HECUA classrooms

A New Normal: Megan’s story

a hand in the bottom write corner has just finished shading in block letters that read: create your own

HECUA programs offer students a chance to think deeply about the issues that matter most, and we’d like to share a piece of that experience with you. This semester, students in our Inequality in America, Art for Social Change, and Making Media, Making Change programs are writing a series of blog posts on a topic of their choosing. We asked Inequality in America students to consider a theory or reading that intersects with their lived experience. Making Media, Making Change and Art for Social Change students will offer a window into their creative processes, and describe how what they are learning guides their art. Over the next few months we’ll publish a number of these powerful reflections from our students. Please share them widely! You can find all of the posts by searching the HECUA classrooms category on our blog.

a New Normal

By Megan Lovitz

Positivity and optimism are hugely important when it comes to a battle with cancer– we all know that. Whether the battle is your own or that of a loved one, hope takes the front seat. With a disease that is so very hopeless, that hope is often all the fighter and their family have. In my case, my mom was the fighter and our family was right along with her in a battle against stage four breast cancer that lasted nearly three years. She passed away on July 4th, 2016. On this day and the blur of days that followed I wanted to take back my hope. I wanted to go back and shake my younger self by the shoulders for thinking a battle with stage four breast cancer could be won. I wanted to take back the time I spent wishing she would get better and spend that time with her. But these were simply not possibilities.

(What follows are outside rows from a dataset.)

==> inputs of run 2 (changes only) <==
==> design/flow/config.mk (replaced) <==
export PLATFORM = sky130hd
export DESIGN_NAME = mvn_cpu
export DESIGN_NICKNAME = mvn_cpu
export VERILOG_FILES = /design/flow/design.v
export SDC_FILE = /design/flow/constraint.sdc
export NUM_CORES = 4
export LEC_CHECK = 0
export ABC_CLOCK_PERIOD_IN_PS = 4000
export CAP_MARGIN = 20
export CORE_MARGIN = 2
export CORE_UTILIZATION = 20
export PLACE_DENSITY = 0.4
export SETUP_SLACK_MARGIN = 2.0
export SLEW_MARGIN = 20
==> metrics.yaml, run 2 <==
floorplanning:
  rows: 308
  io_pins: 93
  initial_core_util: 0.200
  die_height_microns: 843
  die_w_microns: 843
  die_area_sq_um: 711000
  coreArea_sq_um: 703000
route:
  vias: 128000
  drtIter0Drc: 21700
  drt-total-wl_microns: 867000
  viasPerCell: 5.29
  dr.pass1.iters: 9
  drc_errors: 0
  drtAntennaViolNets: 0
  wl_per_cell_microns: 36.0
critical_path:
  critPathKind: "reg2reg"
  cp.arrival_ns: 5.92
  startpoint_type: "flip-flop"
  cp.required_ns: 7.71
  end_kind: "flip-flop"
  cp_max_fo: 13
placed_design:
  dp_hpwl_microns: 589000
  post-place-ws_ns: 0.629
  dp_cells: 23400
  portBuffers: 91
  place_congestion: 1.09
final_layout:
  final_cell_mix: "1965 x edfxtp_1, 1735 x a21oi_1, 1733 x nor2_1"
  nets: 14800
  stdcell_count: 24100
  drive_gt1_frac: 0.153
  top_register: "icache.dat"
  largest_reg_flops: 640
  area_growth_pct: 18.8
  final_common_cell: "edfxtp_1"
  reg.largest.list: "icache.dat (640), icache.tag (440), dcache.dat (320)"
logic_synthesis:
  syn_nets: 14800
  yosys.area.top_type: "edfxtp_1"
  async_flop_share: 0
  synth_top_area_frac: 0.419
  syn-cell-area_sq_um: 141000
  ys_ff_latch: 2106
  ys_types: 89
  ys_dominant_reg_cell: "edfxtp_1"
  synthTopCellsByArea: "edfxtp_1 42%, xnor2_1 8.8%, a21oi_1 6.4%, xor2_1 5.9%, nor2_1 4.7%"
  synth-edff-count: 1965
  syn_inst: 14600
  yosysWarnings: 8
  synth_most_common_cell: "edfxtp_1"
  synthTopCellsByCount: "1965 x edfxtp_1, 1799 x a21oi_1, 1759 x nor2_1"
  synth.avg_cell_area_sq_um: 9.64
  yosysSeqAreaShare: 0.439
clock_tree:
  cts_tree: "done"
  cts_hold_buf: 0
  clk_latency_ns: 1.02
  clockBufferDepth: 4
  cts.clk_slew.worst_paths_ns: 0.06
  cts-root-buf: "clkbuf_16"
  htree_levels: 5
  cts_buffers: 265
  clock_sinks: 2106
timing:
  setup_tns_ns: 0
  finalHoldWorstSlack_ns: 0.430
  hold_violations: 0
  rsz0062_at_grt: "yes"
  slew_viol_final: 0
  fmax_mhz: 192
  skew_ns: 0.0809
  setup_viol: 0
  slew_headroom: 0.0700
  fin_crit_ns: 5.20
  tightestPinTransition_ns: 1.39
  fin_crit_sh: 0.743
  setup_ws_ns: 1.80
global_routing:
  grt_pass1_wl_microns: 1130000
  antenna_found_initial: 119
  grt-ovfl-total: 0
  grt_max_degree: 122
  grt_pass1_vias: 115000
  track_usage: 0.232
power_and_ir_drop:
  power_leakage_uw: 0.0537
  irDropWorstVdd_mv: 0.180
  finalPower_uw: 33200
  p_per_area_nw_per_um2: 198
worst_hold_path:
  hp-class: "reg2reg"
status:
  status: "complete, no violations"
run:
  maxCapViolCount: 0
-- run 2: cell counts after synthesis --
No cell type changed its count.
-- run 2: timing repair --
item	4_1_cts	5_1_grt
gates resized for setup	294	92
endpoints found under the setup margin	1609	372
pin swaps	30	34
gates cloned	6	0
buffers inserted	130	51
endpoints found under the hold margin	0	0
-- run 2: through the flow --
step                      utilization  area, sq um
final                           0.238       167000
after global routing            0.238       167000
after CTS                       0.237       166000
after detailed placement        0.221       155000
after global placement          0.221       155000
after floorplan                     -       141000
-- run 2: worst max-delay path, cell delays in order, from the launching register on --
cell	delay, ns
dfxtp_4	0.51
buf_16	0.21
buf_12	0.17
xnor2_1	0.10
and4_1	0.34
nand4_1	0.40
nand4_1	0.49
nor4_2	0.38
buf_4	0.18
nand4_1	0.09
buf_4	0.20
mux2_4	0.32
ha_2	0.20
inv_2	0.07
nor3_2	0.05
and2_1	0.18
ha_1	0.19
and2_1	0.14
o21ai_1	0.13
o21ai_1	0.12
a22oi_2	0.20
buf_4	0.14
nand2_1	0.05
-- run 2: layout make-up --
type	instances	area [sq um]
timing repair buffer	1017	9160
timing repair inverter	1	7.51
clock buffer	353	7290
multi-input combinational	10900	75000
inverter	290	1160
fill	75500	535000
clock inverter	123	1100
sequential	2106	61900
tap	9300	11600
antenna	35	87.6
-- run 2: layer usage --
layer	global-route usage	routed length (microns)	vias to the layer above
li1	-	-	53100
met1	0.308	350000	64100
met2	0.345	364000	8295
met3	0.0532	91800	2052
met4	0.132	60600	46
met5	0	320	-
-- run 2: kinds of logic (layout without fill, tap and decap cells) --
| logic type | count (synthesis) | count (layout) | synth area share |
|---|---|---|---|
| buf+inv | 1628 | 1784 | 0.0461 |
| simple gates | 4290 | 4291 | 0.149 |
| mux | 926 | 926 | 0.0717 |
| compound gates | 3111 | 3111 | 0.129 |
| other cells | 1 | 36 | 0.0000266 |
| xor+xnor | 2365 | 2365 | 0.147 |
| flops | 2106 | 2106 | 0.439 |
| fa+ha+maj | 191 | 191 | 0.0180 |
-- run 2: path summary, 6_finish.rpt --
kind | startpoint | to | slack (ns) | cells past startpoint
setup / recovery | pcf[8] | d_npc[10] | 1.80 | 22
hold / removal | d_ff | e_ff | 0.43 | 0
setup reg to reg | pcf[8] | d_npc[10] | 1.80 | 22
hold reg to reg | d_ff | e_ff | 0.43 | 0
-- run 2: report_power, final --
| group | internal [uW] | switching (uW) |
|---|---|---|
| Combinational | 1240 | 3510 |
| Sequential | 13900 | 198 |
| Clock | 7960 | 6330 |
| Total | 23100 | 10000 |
Source: an optimization exercise on an open RTL-to-GDS flow (aim: small area). Production flows keep margins and buffers that such runs may drop.
The RTL was checked by simulation tests, not by an equivalence proof against the original design.
No driver is modelled on the clock port, so clocking that relies on it looks cheaper here than on a real chip.
Power figures rest on the tool's default switching activity, not on a simulated workload.

==> flow/design.v <==
module mhz14a_decoder (
    input  wire        clk,
    input  wire [13:0] in_word,
    output wire [1:0]  st,
    output wire [3:0]  cnt,
    output wire [7:0]  buf0,
    output wire [7:0]  buf1,
    output wire [7:0]  buf2,
    output wire [7:0]  buf3,
    output wire [7:0]  buf4,
    output wire [7:0]  buf5,
    output wire [7:0]  buf6,
    output wire [7:0]  buf7,
    output wire [7:0]  buf8,
    output wire        pol,
    output wire [1:0]  err,
    output wire [7:0]  csa,
    output wire        ok,
    output wire        warn,
    output wire [15:0] conc,
    output wire        done,
    output wire        failed,
    output wire [7:0]  frame_csum,
    output wire        frame_ok,
    output wire [15:0] frame_conc,
    output wire        log_warn,
    output wire        log_err,
    output wire [7:0]  log_val
);
    wire [7:0] w_d = in_word[7:0];
    wire       w_v = in_word[8];
    wire       w_e = in_word[9];
    wire       w_s = in_word[10];
    wire       w_b = in_word[11];
    wire       w_i = in_word[12];
    wire       w_r = in_word[13];
    wire clr     = w_r | w_b;
    wire op_xerr = !clr && w_e;
    wire op_sent = !clr && !w_e && w_s;
    wire op_byte = !clr && !w_e && !w_s && w_v;
    reg [1:0] st_q;
    reg [3:0] cnt_q;
    reg [7:0] b0, b1, b2, b3, b4, b5, b6, b7, b8;
    reg       pol_q;
    reg [7:0] nsum_q;
    reg       ok_q;
    wire idle  = !st_q[1] && !st_q[0];
    wire await = !st_q[1] &&  st_q[0];
    wire cnt9  = cnt_q[3] && cnt_q[0];
    wire accept = op_byte && await;
    wire [7:0] we;
    assign we[0] = accept && !cnt_q[3] && cnt_q[2:0] == 3'd0;
    assign we[1] = accept && !cnt_q[3] && cnt_q[2:0] == 3'd1;
    assign we[2] = accept && !cnt_q[3] && cnt_q[2:0] == 3'd2;
    assign we[3] = accept && !cnt_q[3] && cnt_q[2:0] == 3'd3;
    assign we[4] = accept && !cnt_q[3] && cnt_q[2:0] == 3'd4;
    assign we[5] = accept && !cnt_q[3] && cnt_q[2:0] == 3'd5;
    assign we[6] = accept && !cnt_q[3] && cnt_q[2:0] == 3'd6;
    assign we[7] = accept && !cnt_q[3] && cnt_q[2:0] == 3'd7;
    wire complete = accept && cnt_q[3];
    wire [7:0] checksum = nsum_q;
    wire cmp_ok = (w_d == checksum);
    assign frame_csum = checksum;
    assign frame_ok   = cnt9 ? ok_q : (checksum == 8'd0);
    assign frame_conc = {b2, b3};
    assign log_warn = complete && !cmp_ok &&  pol_q;
    assign log_err  = complete && !cmp_ok && !pol_q;
    assign log_val  = {8{complete && !cmp_ok}} & checksum;
    wire sum_en = we[1] | we[2] | we[3] | we[4] | we[5] | we[6];
    wire [7:0] nsum_nx = nsum_q - ({8{sum_en}} & w_d);
    always @(posedge clk) begin
        b0 <= ({8{!clr}} & b0) | ({8{we[0]}} & w_d);
        b1 <= ({8{!clr}} & b1) | ({8{we[1]}} & w_d);
        b2 <= ({8{!clr}} & b2) | ({8{we[2]}} & w_d);
        b3 <= ({8{!clr}} & b3) | ({8{we[3]}} & w_d);
        b4 <= ({8{!clr}} & b4) | ({8{we[4]}} & w_d);
        b5 <= ({8{!clr}} & b5) | ({8{we[5]}} & w_d);
        b6 <= ({8{!clr}} & b6) | ({8{we[6]}} & w_d);
        b7 <= ({8{!clr}} & b7) | ({8{we[7]}} & w_d);
        b8 <= ({8{!clr}} & b8) | ({8{complete}} & w_d);
        nsum_q <= {8{!clr}} & nsum_nx;
        pol_q  <= clr ? (!w_r && w_i) : pol_q;
        ok_q   <= cnt9 ? ok_q : cmp_ok;
        if (clr)
            cnt_q <= 4'd0;
        else if (accept)
            cnt_q <= cnt_q + 4'd1;
        if (clr)
            st_q <= 2'b00;
        else if (op_xerr) begin
            if (!st_q[1])
                st_q <= 2'b11;
        end else if (op_sent) begin
            if (idle)
                st_q <= 2'b01;
        end else if (complete)
            st_q <= {1'b1, !(cmp_ok || pol_q)};
    end
    wire is_done   =  st_q[1] && !st_q[0];
    wire is_failed =  st_q[1] &&  st_q[0];
    assign st     = st_q;
    assign cnt    = cnt_q;
    assign buf0   = b0;
    assign buf1   = b1;
    assign buf2   = b2;
    assign buf3   = b3;
    assign buf4   = b4;
    assign buf5   = b5;
    assign buf6   = b6;
    assign buf7   = b7;
    assign buf8   = b8;
    assign pol    = pol_q;
    assign err    = {is_failed && cnt9, is_failed && !cnt9};
    assign csa    = {8{cnt9}} & checksum;
    assign ok     = cnt9 && ok_q;
    assign warn   = is_done && !ok_q;
    assign conc   = {16{is_done}} & {b2, b3};
    assign done   = is_done;
    assign failed = is_failed;
endmodule
==> flow/config.mk <==
export PLATFORM = sky130hd
export DESIGN_NAME = mhz14a_decoder
export DESIGN_NICKNAME = mhz14a_decoder
export VERILOG_FILES = /design/flow/design.v
export SDC_FILE = /design/flow/constraint.sdc
export NUM_CORES = 4
export LEC_CHECK = 0
export ABC_AREA = 1
export CAP_MARGIN = 20
export CORE_MARGIN = 2
export CORE_UTILIZATION = 60
export SLEW_MARGIN = 20
==> flow/constraint.sdc <==
create_clock -name core_clock -period 10.0 [get_ports {clk}]
set_input_delay 2.0000 -clock core_clock [delete_from_list [all_inputs] [get_ports {clk}]]
set_output_delay 2.0000 -clock core_clock [all_outputs]
set_load 0.01 [all_outputs]
standard.sh (not shown) runs the stock make flow with config.mk's settings and CLKGATE_MAP_FILE= SYNTH_SCRIPT=/design/flow/synth_recipe.tcl, a recipe that flattens the netlist after the stock synthesis.
==> flow/flow/run.sh <==
#!/bin/bash
# Standard ORFS layout with two changes:
#  - synthesis is synth_recipe.tcl unchanged except that Yosys's abc call uses
#    flow/abc_area.script (a stronger area-recovery script, no buffering/upsizing)
#    and full adders are not extracted before abc (ADDER_MAP_FILE empty), so abc
#    sees the whole combinational logic. Registers are untouched (abc runs
#    without -dff, after dfflibmap), so their names and cells are the standard ones.
#  - the port buffers are the smallest buffer cell (buf_1).
set -euo pipefail
here=$(pwd)
{
  cat <<'TCL'
proc abc {args} {
  set i [lsearch $args -script]
  if {$i >= 0} { lset args [expr {$i + 1}] $::env(FLOW_ABC_SCRIPT) }
  set j [lsearch $args -D]
  if {$j >= 0} { set args [lreplace $args $j [expr {$j + 1}]] }
  puts "flow abc: $args"
  yosys abc {*}$args
}
TCL
  cat synth_recipe.tcl
} > flow_synth.tcl
export FLOW_ABC_SCRIPT=$here/flow/abc_area.script
bash standard.sh SYNTH_SCRIPT=$here/flow_synth.tcl ADDER_MAP_FILE= \
  "BUFFER_PORTS_ARGS=-buffer_cell sky130_fd_sc_hd__buf_1" finish > flow_make.log 2>&1
==> flow/flow/abc_area.script <==
strash
ifraig
dc2
dch -f
map -a
mfs2
strash
dc2
dch -f
map -a
mfs2
strash
dch -f
map -a
topo
The baseline went through all stages and came out clean.
Change:
--- a/flow/flow/run.sh
+++ b/flow/flow/run.sh
@@ -8,0 +9 @@
+#  - the clock tree is one clkbuf_16 (flow/cts_hook.tcl).
@@ -26 +27,2 @@
-  "BUFFER_PORTS_ARGS=-buffer_cell sky130_fd_sc_hd__buf_1" finish > flow_make.log 2>&1
+  "BUFFER_PORTS_ARGS=-buffer_cell sky130_fd_sc_hd__buf_1" \
+  PRE_CTS_TCL=$here/flow/cts_hook.tcl finish > flow_make.log 2>&1
==> flow/flow/cts_hook.tcl (new file) <==
# PRE_CTS hook: the clock gets a single clock buffer (clkbuf_16) placed at the
# centroid of the registers, which drives every register's clock pin; this
# replaces TritonCTS's H-tree (8 leaf buffers plus a root and dummy loads) for
# this small design. cts.tcl then legalises it and continues as usual.
rename clock_tree_synthesis orfs_clock_tree_synthesis_unused
proc clock_tree_synthesis {args} {
  set block [ord::get_db_block]
  set net [$block findNet clk]
  set sx 0
  set sy 0
  set n 0
  foreach it [$net getITerms] {
    set bb [[$it getInst] getBBox]
    set sx [expr {$sx + [$bb xCenter]}]
    set sy [expr {$sy + [$bb yCenter]}]
    incr n
  }
  set dbu [$block getDbUnitsPerMicron]
  set x [expr {double($sx) / $n / $dbu}]
  set y [expr {double($sy) / $n / $dbu}]
  puts "single clock buffer for $n sinks at ($x, $y)"
  insert_buffer -buffer_cell sky130_fd_sc_hd__clkbuf_16 -net clk \
    -location [list $x $y] -buffer_name clkbuf_root -net_name clk_root
  [$block findNet clk_root] setSigType CLOCK
}
=> The new run aborted during clock tree synthesis. Synthesized cell count stays the same. Synthesized area does not change.
Change:
--- a/flow/flow/run.sh
+++ b/flow/flow/run.sh
@@ -9 +8,0 @@
-#  - the clock tree is one clkbuf_16 (flow/cts_hook.tcl).
@@ -28 +27 @@
-  PRE_CTS_TCL=$here/flow/cts_hook.tcl finish > flow_make.log 2>&1
+  "CTS_ARGS=-sink_clustering_enable -repair_clock_nets -dont_use_dummy_load -buf_list sky130_fd_sc_hd__clkbuf_16 -root_buf sky130_fd_sc_hd__clkbuf_16 -sink_clustering_size 100 -sink_clustering_max_diameter 500" finish > flow_make.log 2>&1
removed: flow/flow/cts_hook.tcl
Outcome: Now the flow went through all stages and came out clean. Synthesized area is unchanged. Synthesized cell count stays the same.
Change:
==> flow/flow/run.sh (replaced) <==
#!/bin/bash
# Standard ORFS layout, except that the port buffers are the smallest
# buffer cell (buf_1) rather than the one buffer_ports picks by default.
set -euo pipefail
bash standard.sh "BUFFER_PORTS_ARGS=-buffer_cell sky130_fd_sc_hd__buf_1" finish > flow_make.log 2>&1
Settings changed: CORE_UTILIZATION 60 to 40.
removed: flow/flow/abc_area.script
Effect: Setup slack gains 0.42 ns; clock power went down by 14%; die area went up by 62%; worst hold slack gains 0.014 ns; power went down by 5.9%; global-route usage went down by 7.8 points.

==> afterwards: timing with drivers on the ports <==
In the flow no input, the clock included, has a driving cell. The finished layouts below were timed again as built, in two steps.
Step 1 sets driving cells, clkbuf_16 on the clock port and buf_2 on the other inputs (assumed; they add their load-dependent delay and slew).
Step 2 times the ports against the registers' clock, not the clock port: input delays grow and output delays shrink by t, the midpoint of the rising clock arrivals with the driver on.
a / b / c = ideal / step 1 / step 2; a / b = the first two.
run	t (ns)	slack for setup (ns)	worst hold slack (ns)	worst register clock-pin slew, ns	worst data-port slew with drivers (ns)
the first run	0.376	3.611 / 3.584 / 3.584	0.457 / 0.457 / 0.457	0.10 / 0.10	0.04
the third run	0.353	3.607 / 3.581 / 3.581	0.452 / 0.452 / 0.452	0.07 / 0.07	0.04
the fourth run	0.382	4.031 / 4.011 / 4.011	0.466 / 0.466 / 0.466	0.10 / 0.10	0.04
After both steps setup and hold are still met in every run listed. For the first run, which loses most, drivers alone change the setup slack by -0.027 ns; drivers and shift together by -0.027 ns.
From an optimization exercise on the open Yosys and OpenROAD flow, aimed at small area, a short achievable clock period and few clock cycles per item; shortcuts taken in it are not production practice.
No functional check of the RTL was part of any run shown here.
Power is estimated from default activity; no workload was simulated.

==> design/flow/design.v <==
module modbus_rx (
    input  wire       clk,
    input  wire       rst,         
    input  wire       in_valid,
    output wire       in_ready,
    input  wire [7:0] in_data,
    output wire       out_valid,
    input  wire       out_ready,
    output wire [7:0] out_data,
    output wire       out_last
);
    localparam integer L  = 261;       
    localparam integer DA = L - 1;     
    localparam integer TA = DA - 1;    
    localparam integer J  = 8;         
    localparam integer Q  = 16;        
    localparam integer QB = 4;         
    localparam [1:0] T_OK  = 2'd0;
    localparam [1:0] T_FC  = 2'd1;
    localparam [1:0] T_CRC = 2'd2;
    localparam [8:0] LM1 = L - 1;
    reg  [8*L-1:0] ring;
    wire     [7:0] ring_in;
    always @(posedge clk)
        ring <= {ring[8*(L-1)-1:0], ring_in};
    localparam [2:0] P_F0 = 3'd0, P_F1 = 3'd1, P_BC = 3'd2, P_DT = 3'd3,
                     P_CL = 3'd4, P_CH = 3'd5;
    reg        in_rdy;
    reg  [8:0] lw;                 
    reg  [2:0] ext;                
    reg  [2:0] pst;                
    reg  [7:0] dc;                 
    reg [15:0] crc;
    reg  [7:0] crc_lo;
    reg        lo_mm;              
    reg        fc_ok;
    reg  [8:0] le;                 
    wire       le1 = (le == 9'd1);
    assign in_ready = in_rdy;
    wire acc    = in_valid & in_rdy;
    wire lw0    = (lw == 9'd0);
    wire ext_wr = (ext != 3'd0) && lw0 && !le1;
    wire [7:0] ext_byte = (ext == 3'd4) ? crc_lo :
                          (ext == 3'd3) ? crc[15:8] :
                          (ext == 3'd2) ? crc[7:0] : 8'h00;
    assign ring_in = acc ? in_data : ext_wr ? ext_byte : ring[8*L-1 -: 8];
    reg [15:0] crc_next;
    integer i;
    always @* begin
        crc_next = ((pst == P_F0) ? 16'hFFFF : crc) ^ {8'h00, in_data};
        for (i = 0; i < 8; i = i + 1)
            crc_next = crc_next[0] ? ((crc_next >> 1) ^ 16'hA001) : (crc_next >> 1);
    end
    wire last_in  = acc && (pst == P_CH);
    wire crc_bad  = lo_mm || (in_data != crc[15:8]);
    wire ext_set  = last_in && crc_bad;
    wire [1:0] push_type = crc_bad ? T_CRC : (fc_ok ? T_OK : T_FC);
    reg  [1:0]   q_mem [0:Q-1];
    reg [QB-1:0] q_wp, q_rp;
    reg  [QB:0]  q_cnt;
    wire [1:0]   q_head = q_mem[q_rp];
    wire         q_ne   = (q_cnt != 0);
    localparam [2:0] E_H0 = 3'd0, E_J0 = 3'd1, E_J1 = 3'd2, E_J2 = 3'd3,
                     E_J3 = 3'd4, E_BD = 3'd5;
    reg  [2:0] est;
    reg  [1:0] etype;
    reg  [8:0] er;                 
    reg        eodd;
    reg  [7:0] ad;                 
    reg  [7:0] ta;
    integer k;
    always @* begin
        ta = ring[8*TA +: 8];
        for (k = 1; k < J; k = k + 1)
            if (le[2:0] == k) ta = ring[8*((TA + k) % L) +: 8];
    end
    wire e_ok  = (etype == T_OK);
    wire e_crc = (etype == T_CRC);
    wire [8:0] bc_ext = {1'b0, ad} + (e_crc ? 9'd4 : 9'd0);
    reg       e_emit, e_last;
    reg [7:0] e_byte;
    always @* begin
        e_emit = 1'b0; e_last = 1'b0; e_byte = 8'h00;
        case (est)
            E_H0: begin e_emit = 1'b1; e_byte = {7'd0, q_head != T_OK}; end
            E_J0: begin e_emit = 1'b1;
                        e_byte = e_ok ? ta : e_crc ? 8'h03 : 8'h04; end
            E_J1: begin e_emit = 1'b1;
                        e_byte = e_ok ? ta : e_crc ? 8'h04 : 8'h00;
                        e_last = !e_ok && !e_crc; end
            E_J2: begin e_emit = e_ok; end
            E_J3: begin e_emit = e_ok; e_byte = {1'b0, ad[7:1]};
                        e_last = (ad[7:1] == 7'd0); end
            default: begin
                if (e_ok) begin
                    e_emit = (er > {8'd0, eodd});
                    e_byte = ad;
                    e_last = eodd ? (er == 9'd2) : (er == 9'd1);
                end else if (e_crc) begin
                    e_emit = (er <= 9'd4);
                    e_byte = ta;
                    e_last = (er == 9'd1);
                end
            end
        endcase
    end
    reg       v0, l0;
    reg [7:0] d0;
    assign out_valid = v0;
    assign out_data  = d0;
    assign out_last  = l0;
    wire win   = (le < J);
    wire blk   = !q_ne && (est == E_BD) && e_crc && ({6'd0, ext} > er);
    wire e_can = win && !blk && ((est != E_H0) || q_ne);
    wire load  = !v0 || out_ready;
    wire adv   = e_can && (!e_emit || load);
    wire q_pop = adv && (est == E_H0);
    wire q_push = last_in;
    wire wr      = acc || ext_wr;
    wire lw0_n   = (lw0 && wr) || (lw == LM1);
    wire ext0_n  = !ext_set && ((ext == 3'd0) || (ext == 3'd1 && ext_wr));
    wire le1_n   = adv ? le1 : (le == 9'd0);
    wire [QB:0] q_cnt_n = q_cnt + {{QB{1'b0}}, q_push} - {{QB{1'b0}}, q_pop};
    always @(posedge clk) begin
        if (rst) begin
            in_rdy <= 1'b1;
            lw     <= 9'd0;
            ext    <= 3'd0;
            pst    <= P_F0;
            q_wp   <= 0;
            q_rp   <= 0;
            q_cnt  <= 0;
            est    <= E_H0;
            le     <= 9'd2;
            v0     <= 1'b0;
        end else begin
            in_rdy <= lw0_n && ext0_n && !le1_n && (q_cnt_n != Q);
            lw     <= (lw0 && wr) ? 9'd0 : (lw == LM1) ? 9'd0 : lw + 9'd1;
            ext    <= ext_set ? 3'd4 : ext_wr ? ext - 3'd1 : ext;
            q_cnt  <= q_cnt_n;
            if (q_push) q_wp <= q_wp + 1'b1;
            if (q_pop)  q_rp <= q_rp + 1'b1;
            if (acc) begin
                case (pst)
                    P_F0: pst <= P_F1;
                    P_F1: pst <= P_BC;
                    P_BC: pst <= (in_data == 8'd0) ? P_CL : P_DT;
                    P_DT: if (dc == 8'd1) pst <= P_CL;
                    P_CL: pst <= P_CH;
                    default: pst <= P_F0;
                endcase
            end
            if (!adv) begin
                le <= (le == LM1) ? 9'd0 : le + 9'd1;
            end else begin
                case (est)
                    E_H0: est <= E_J0;
                    E_J0: est <= E_J1;
                    E_J1: est <= E_J2;
                    E_J2: est <= E_J3;
                    E_J3: est <= (bc_ext == 9'd0) ? E_H0 : E_BD;
                    default: if (er == 9'd1) est <= E_H0;
                endcase
            end
            if (load) v0 <= e_can && e_emit;
        end
        if (acc) begin
            if (pst != P_CL && pst != P_CH) crc <= crc_next;
            if (pst == P_F1) fc_ok <= (in_data == 8'h03) || (in_data == 8'h04);
            if (pst == P_BC) dc <= in_data;
            if (pst == P_DT) dc <= dc - 8'd1;
            if (pst == P_CL) begin
                crc_lo <= in_data;
                lo_mm  <= (in_data != crc[7:0]);
            end
        end
        if (q_push) q_mem[q_wp] <= push_type;
        if (adv) begin
            ad <= ta;
            if (est == E_H0) etype <= q_head;
            if (est == E_J3) begin
                er   <= bc_ext;
                eodd <= ad[0];
            end
            if (est == E_BD) er <= er - 9'd1;
        end
        if (load) begin
            d0 <= e_byte;
            l0 <= e_last;
        end
    end
endmodule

After thinking that hope was worthless without my mom, I eventually found that the world I lived in had to exist without her. I had lost the most important person in my world, but it kept going. In my short film “Create Your World,” I explore how incredibly important creativity and imagination were to me as a child, and how these traits carry me through grief as a young adult. I hope that in telling my story of sadness and loss in a colorful way, others who are fighting similar battles will find comfort in my images and story. People told me countless times to stay positive during the battle, but after my mother’s death, it seemed as though nobody knew what to say. So I’m saying it; we must create our own happiness. There are positive ways to face losing a loved one, and I intend to find them.

The idea to reignite my childhood optimism started forming when I returned to work after my mom’s passing. A coworker told me that her mom died when she was 10, and that you have to ‘find a new normal’ after such a tragic loss. I listened to her words, and it was painful just to imagine a world without my mom. But the more these words rolled around in my head, I realized that my journey of life without my mom had only just begun. Once her absence became more real to me, I let that ‘new normal’ float to the surface of my mind. I thought a lot about my coworker’s words. I thought about how my 10 year old brother was finding his new normal with spending more time with his friends and at our grandparents’ house. I thought about what my new normal might look like. I thought about my mom. I thought about her positivity through it all, and how years before the cancer, she brought joy into my life just by the way she laughed.

With these thoughts always weighing on me, I try to take strides every day toward a new normal. Toward happiness. Toward building my world into something beautiful again.

In “Create Your World,” I used colors and shapes that represented aspects of my mind as a child. I didn’t see the world the way people told me I should. When I was about 12, my mom told me that she thought it was really strange that I could sing a song overtop the radio. I just blinked at her in confusion thinking, “Why would I listen to a song I didn’t like when I could sing a song I liked?” She laughed and just accepted it as a quirk of mine, similar to my belief that  our family dog and I were both wolves. I always fixed my world to the way I liked. In this film I made sure to explore some of the oddities that exist within my mind, like how I always colored people with orange skin or how I believed a bear lived in my grandma’s basement for the majority of my childhood. I used to change my world without even thinking about it, so when I was prompted to ‘find a new normal,’ I didn’t know how to respond. I had always found my own normal. I never had to try.

Now I find that I DO have to think about it. So I reflected on my childhood and how the unshakeable optimism I possessed made everything better. I realized that happiness is often something that needs to be created or actively sought out. And I feel that this is what needs to be said after losing a loved one. I’m not sure why the reluctance towards talking about grief and the loss of a loved one exists so strongly. Perhaps the people close to me haven’t lost anyone yet. Or maybe they think that every loss is too unique to share the journey they went on to find their new normal. Or possibly they don’t know how I’ll respond. Grief is something that has to happen at some point in a person’s life, and simply saying, “after a great loss, we must find a new normal,” is enough to spark hope.

The reconstruction of an entire world takes a lot: a lot of time, a lot of emotion, a lot of self. I have only just started the reconstruction of my world, but the more I talk about it, make art about it, and the more I write about it, the more my desire to live in that world grows. To ignore the fight that comes after a lost battle is an injustice to yourself and the people in your life. To lose hope after the loss of a loved one would be just as awful. My world was already changed without my permission. Now it’s time for me to make the changes.